Saved data entries:
---+---

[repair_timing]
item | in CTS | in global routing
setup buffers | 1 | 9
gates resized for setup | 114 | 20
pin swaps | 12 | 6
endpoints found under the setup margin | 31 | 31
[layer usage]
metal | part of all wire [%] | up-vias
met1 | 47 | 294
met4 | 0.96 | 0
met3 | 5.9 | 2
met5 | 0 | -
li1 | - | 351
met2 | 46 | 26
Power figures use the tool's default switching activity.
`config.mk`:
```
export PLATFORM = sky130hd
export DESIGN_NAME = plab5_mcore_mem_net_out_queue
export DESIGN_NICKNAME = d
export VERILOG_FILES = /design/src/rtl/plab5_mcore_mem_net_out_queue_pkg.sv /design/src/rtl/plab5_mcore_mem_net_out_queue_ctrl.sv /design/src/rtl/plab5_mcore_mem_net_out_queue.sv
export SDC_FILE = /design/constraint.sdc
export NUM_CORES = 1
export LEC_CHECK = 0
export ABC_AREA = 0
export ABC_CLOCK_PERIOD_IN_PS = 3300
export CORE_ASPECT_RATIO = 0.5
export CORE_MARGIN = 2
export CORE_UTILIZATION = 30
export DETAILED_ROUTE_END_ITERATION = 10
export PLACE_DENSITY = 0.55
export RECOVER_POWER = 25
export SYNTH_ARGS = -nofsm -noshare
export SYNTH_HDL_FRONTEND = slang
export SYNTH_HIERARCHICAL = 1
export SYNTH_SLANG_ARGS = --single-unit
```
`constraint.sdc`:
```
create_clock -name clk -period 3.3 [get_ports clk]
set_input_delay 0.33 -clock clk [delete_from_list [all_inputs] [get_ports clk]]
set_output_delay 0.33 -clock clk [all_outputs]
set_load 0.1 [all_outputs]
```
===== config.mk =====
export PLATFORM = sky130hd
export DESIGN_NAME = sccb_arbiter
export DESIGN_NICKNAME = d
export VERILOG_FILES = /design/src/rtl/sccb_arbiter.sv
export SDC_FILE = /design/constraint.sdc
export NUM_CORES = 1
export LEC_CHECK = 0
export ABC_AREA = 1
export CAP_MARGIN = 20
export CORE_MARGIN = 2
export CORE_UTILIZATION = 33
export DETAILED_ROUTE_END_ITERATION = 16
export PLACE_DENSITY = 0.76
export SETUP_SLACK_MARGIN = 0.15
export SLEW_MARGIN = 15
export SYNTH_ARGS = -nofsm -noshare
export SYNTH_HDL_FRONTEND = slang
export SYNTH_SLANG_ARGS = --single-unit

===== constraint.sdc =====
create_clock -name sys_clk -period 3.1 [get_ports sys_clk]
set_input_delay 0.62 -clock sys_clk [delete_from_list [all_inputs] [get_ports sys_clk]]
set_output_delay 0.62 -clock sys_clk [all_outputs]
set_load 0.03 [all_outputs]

---+---

What you need to do: Each record should be repeated in full, exactly as it is written.

Reply to the task:
[repair_timing]
item | in CTS | in global routing
setup buffers | 1 | 9
gates resized for setup | 114 | 20
pin swaps | 12 | 6
endpoints found under the setup margin | 31 | 31
[layer usage]
metal | part of all wire [%] | up-vias
met1 | 47 | 294
met4 | 0.96 | 0
met3 | 5.9 | 2
met5 | 0 | -
li1 | - | 351
met2 | 46 | 26
Power figures use the tool's default switching activity.
`config.mk`:
```
export PLATFORM = sky130hd
export DESIGN_NAME = plab5_mcore_mem_net_out_queue
export DESIGN_NICKNAME = d
export VERILOG_FILES = /design/src/rtl/plab5_mcore_mem_net_out_queue_pkg.sv /design/src/rtl/plab5_mcore_mem_net_out_queue_ctrl.sv /design/src/rtl/plab5_mcore_mem_net_out_queue.sv
export SDC_FILE = /design/constraint.sdc
export NUM_CORES = 1
export LEC_CHECK = 0
export ABC_AREA = 0
export ABC_CLOCK_PERIOD_IN_PS = 3300
export CORE_ASPECT_RATIO = 0.5
export CORE_MARGIN = 2
export CORE_UTILIZATION = 30
export DETAILED_ROUTE_END_ITERATION = 10
export PLACE_DENSITY = 0.55
export RECOVER_POWER = 25
export SYNTH_ARGS = -nofsm -noshare
export SYNTH_HDL_FRONTEND = slang
export SYNTH_HIERARCHICAL = 1
export SYNTH_SLANG_ARGS = --single-unit
```
`constraint.sdc`:
```
create_clock -name clk -period 3.3 [get_ports clk]
set_input_delay 0.33 -clock clk [delete_from_list [all_inputs] [get_ports clk]]
set_output_delay 0.33 -clock clk [all_outputs]
set_load 0.1 [all_outputs]
```
===== config.mk =====
export PLATFORM = sky130hd
export DESIGN_NAME = sccb_arbiter
export DESIGN_NICKNAME = d
export VERILOG_FILES = /design/src/rtl/sccb_arbiter.sv
export SDC_FILE = /design/constraint.sdc
export NUM_CORES = 1
export LEC_CHECK = 0
export ABC_AREA = 1
export CAP_MARGIN = 20
export CORE_MARGIN = 2
export CORE_UTILIZATION = 33
export DETAILED_ROUTE_END_ITERATION = 16
export PLACE_DENSITY = 0.76
export SETUP_SLACK_MARGIN = 0.15
export SLEW_MARGIN = 15
export SYNTH_ARGS = -nofsm -noshare
export SYNTH_HDL_FRONTEND = slang
export SYNTH_SLANG_ARGS = --single-unit

===== constraint.sdc =====
create_clock -name sys_clk -period 3.1 [get_ports sys_clk]
set_input_delay 0.62 -clock sys_clk [delete_from_list [all_inputs] [get_ports sys_clk]]
set_output_delay 0.62 -clock sys_clk [all_outputs]
set_load 0.03 [all_outputs]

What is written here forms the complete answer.